# 5-1 [9WT + Yak = Big Redfish]



## ThaFish (Feb 27, 2013)

*The Report: *
Mitch & I hit the water on Friday night with the hopes of being dragged around by some bulls. It had been nearly two months since I had been out in the yak, & it was the last time I was going to be able to go out before I drive home to Wisconsin, so we had to make it a memorable trip. I decided that the best way to do that would be to try to hook into one on the fly rod, since I'd never done it from the yak before. Well, needless to say the mission was accomplished. I landed not only one, but two bulls! The fights were absolutely insane. As if it's not already crazy fun fighting them on lighter spinning gear from the kayak, getting towed around while hooked up on the fly takes it to a whole new level. I'm gonna miss this while I'm in Wisconsin this summer!

*Fly of the Night: *
I included a couple photos of the pattern that these redfish ate. I experimented a bit & tied a rattle chamber in before I laid down the first layer of flash. Turned out to be a deadly fly for sure! I caught three more on the same exact fly on Saturday night too. Stay tuned for that report. 

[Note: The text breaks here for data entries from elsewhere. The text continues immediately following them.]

==> src/rtl/tea_byte_stream_if.sv <==
// Byte-stream ports of tea_byte_stream: s_* carries bytes into the block, m_* carries them out.
interface tea_byte_stream_if;
  logic [7:0] s_data;
  logic       s_mode;
  logic       s_valid;
  logic       s_ready;
  logic [7:0] m_data;
  logic       m_valid;
  logic       m_ready;

  modport slave (
    input  s_data, s_mode, s_valid, m_ready,
    output s_ready, m_data, m_valid
  );

  modport master (
    output s_data, s_mode, s_valid, m_ready,
    input  s_ready, m_data, m_valid
  );
endinterface

==> src/rtl/tea_byte_stream.sv <==
// Byte-serial front/back end for the TEA core: 8 bytes in -> one core block -> 8 bytes out.
// Define TEA_STREAM_CBC_EN to build CBC chaining; otherwise the block is plain ECB.
module tea_byte_stream #(
  parameter int unsigned ROUNDS = 32
) (
  input  logic             clk,
  input  logic             reset,
  tea_byte_stream_if.slave strm,
  output logic [63:0]      core_in,
  output logic             core_mode,
  output logic             core_write,
  input  logic [63:0]      core_out,
  input  logic             core_out_ready,
  input  logic [63:0]      iv,
  input  logic             iv_load,
  output logic             busy
);
  typedef enum logic [1:0] {FILL, ISSUE, WAIT, DRAIN} state_e;

  state_e      state_q;
  logic [2:0]  cnt_q;
  logic [63:0] blk_q;
  logic [63:0] out_q;
  logic [63:0] core_in_q;
  logic        core_mode_q;
  logic        core_write_q;
  logic        m_valid_q;

  logic [63:0] blk_d;
  logic [63:0] core_in_d;
  logic [63:0] result_d;
  logic        s_fire;
  logic        m_fire;
  logic        unused_rounds;

  // Round count lives entirely in the core; this block only waits on core_out_ready.
  assign unused_rounds = (ROUNDS == 0);

  assign s_fire = strm.s_valid && (state_q == FILL);
  assign m_fire = m_valid_q && strm.m_ready;
  assign blk_d  = {blk_q[55:0], strm.s_data};

`ifdef TEA_STREAM_CBC_EN
  logic [63:0] chain_q;
  logic [63:0] chain_d;

  // core_in_d is only consumed on byte 7, by which time core_mode_q holds this block's mode.
  always_comb begin
    core_in_d = blk_d ^ chain_q;
    result_d  = core_out;
    chain_d   = core_out;
    if (core_mode_q) begin
      core_in_d = blk_d;
      result_d  = core_out ^ chain_q;
      chain_d   = blk_q;
    end
  end
`else
  logic unused_cbc;

  assign core_in_d  = blk_d;
  assign result_d   = core_out;
  assign unused_cbc = ^{iv, iv_load};
`endif

  always_ff @(posedge clk) begin
    if (reset) begin
      state_q      <= FILL;
      cnt_q        <= '0;
      blk_q        <= '0;
      out_q        <= '0;
      core_in_q    <= '0;
      core_mode_q  <= 1'b0;
      core_write_q <= 1'b0;
      m_valid_q    <= 1'b0;
`ifdef TEA_STREAM_CBC_EN
      chain_q      <= '0;
`endif
    end else begin
      core_write_q <= 1'b0;
      case (state_q)
        FILL: begin
`ifdef TEA_STREAM_CBC_EN
          if (iv_load && (cnt_q == 3'd0)) chain_q <= iv;
`endif
          if (s_fire) begin
            blk_q <= blk_d;
            cnt_q <= cnt_q + 3'd1;
            if (cnt_q == 3'd0) core_mode_q <= strm.s_mode;
            if (cnt_q == 3'd7) begin
              core_in_q    <= core_in_d;
              core_write_q <= 1'b1;
              state_q      <= ISSUE;
            end
          end
        end
        ISSUE: state_q <= WAIT;
        WAIT: begin
          if (core_out_ready) begin
            out_q     <= result_d;
            m_valid_q <= 1'b1;
            state_q   <= DRAIN;
`ifdef TEA_STREAM_CBC_EN
            chain_q   <= chain_d;
`endif
          end
        end
        DRAIN: begin
          if (m_fire) begin
            out_q <= {out_q[55:0], 8'h00};
            cnt_q <= cnt_q + 3'd1;
            if (cnt_q == 3'd7) begin
              m_valid_q <= 1'b0;
              state_q   <= FILL;
            end
          end
        end
        default: state_q <= FILL;
      endcase
    end
  end

  assign strm.s_ready = (state_q == FILL);
  assign strm.m_data  = out_q[63:56];
  assign strm.m_valid = m_valid_q;
  assign core_in      = core_in_q;
  assign core_mode    = core_mode_q;
  assign core_write   = core_write_q;
  assign busy         = (state_q != FILL);
endmodule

& here's a video I took on my phone while fighting the first fish!





*Tally for the Night:* 36'' & 36.5'' bulls 

Tight lines everyone.


----------



## ThaFish (Feb 27, 2013)

MarlinAzul said:


> Great looking fly and solid bulls. I love the camo band on the yaks. You guys are like a tribe of 'smash mouth', red busters.
> 
> Have a safe trip up to the icebox. We will miss your reports while you are away; unless, of course, you tie into some of those monster muskies and can send some photos down.


Appreciate it Sl..... Thanks man, glad you enjoyed the report. 

I'll be sure to keep you informed on whenever I decide to post another obnoxious, monotonous, boring report this summer, don't worry.


----------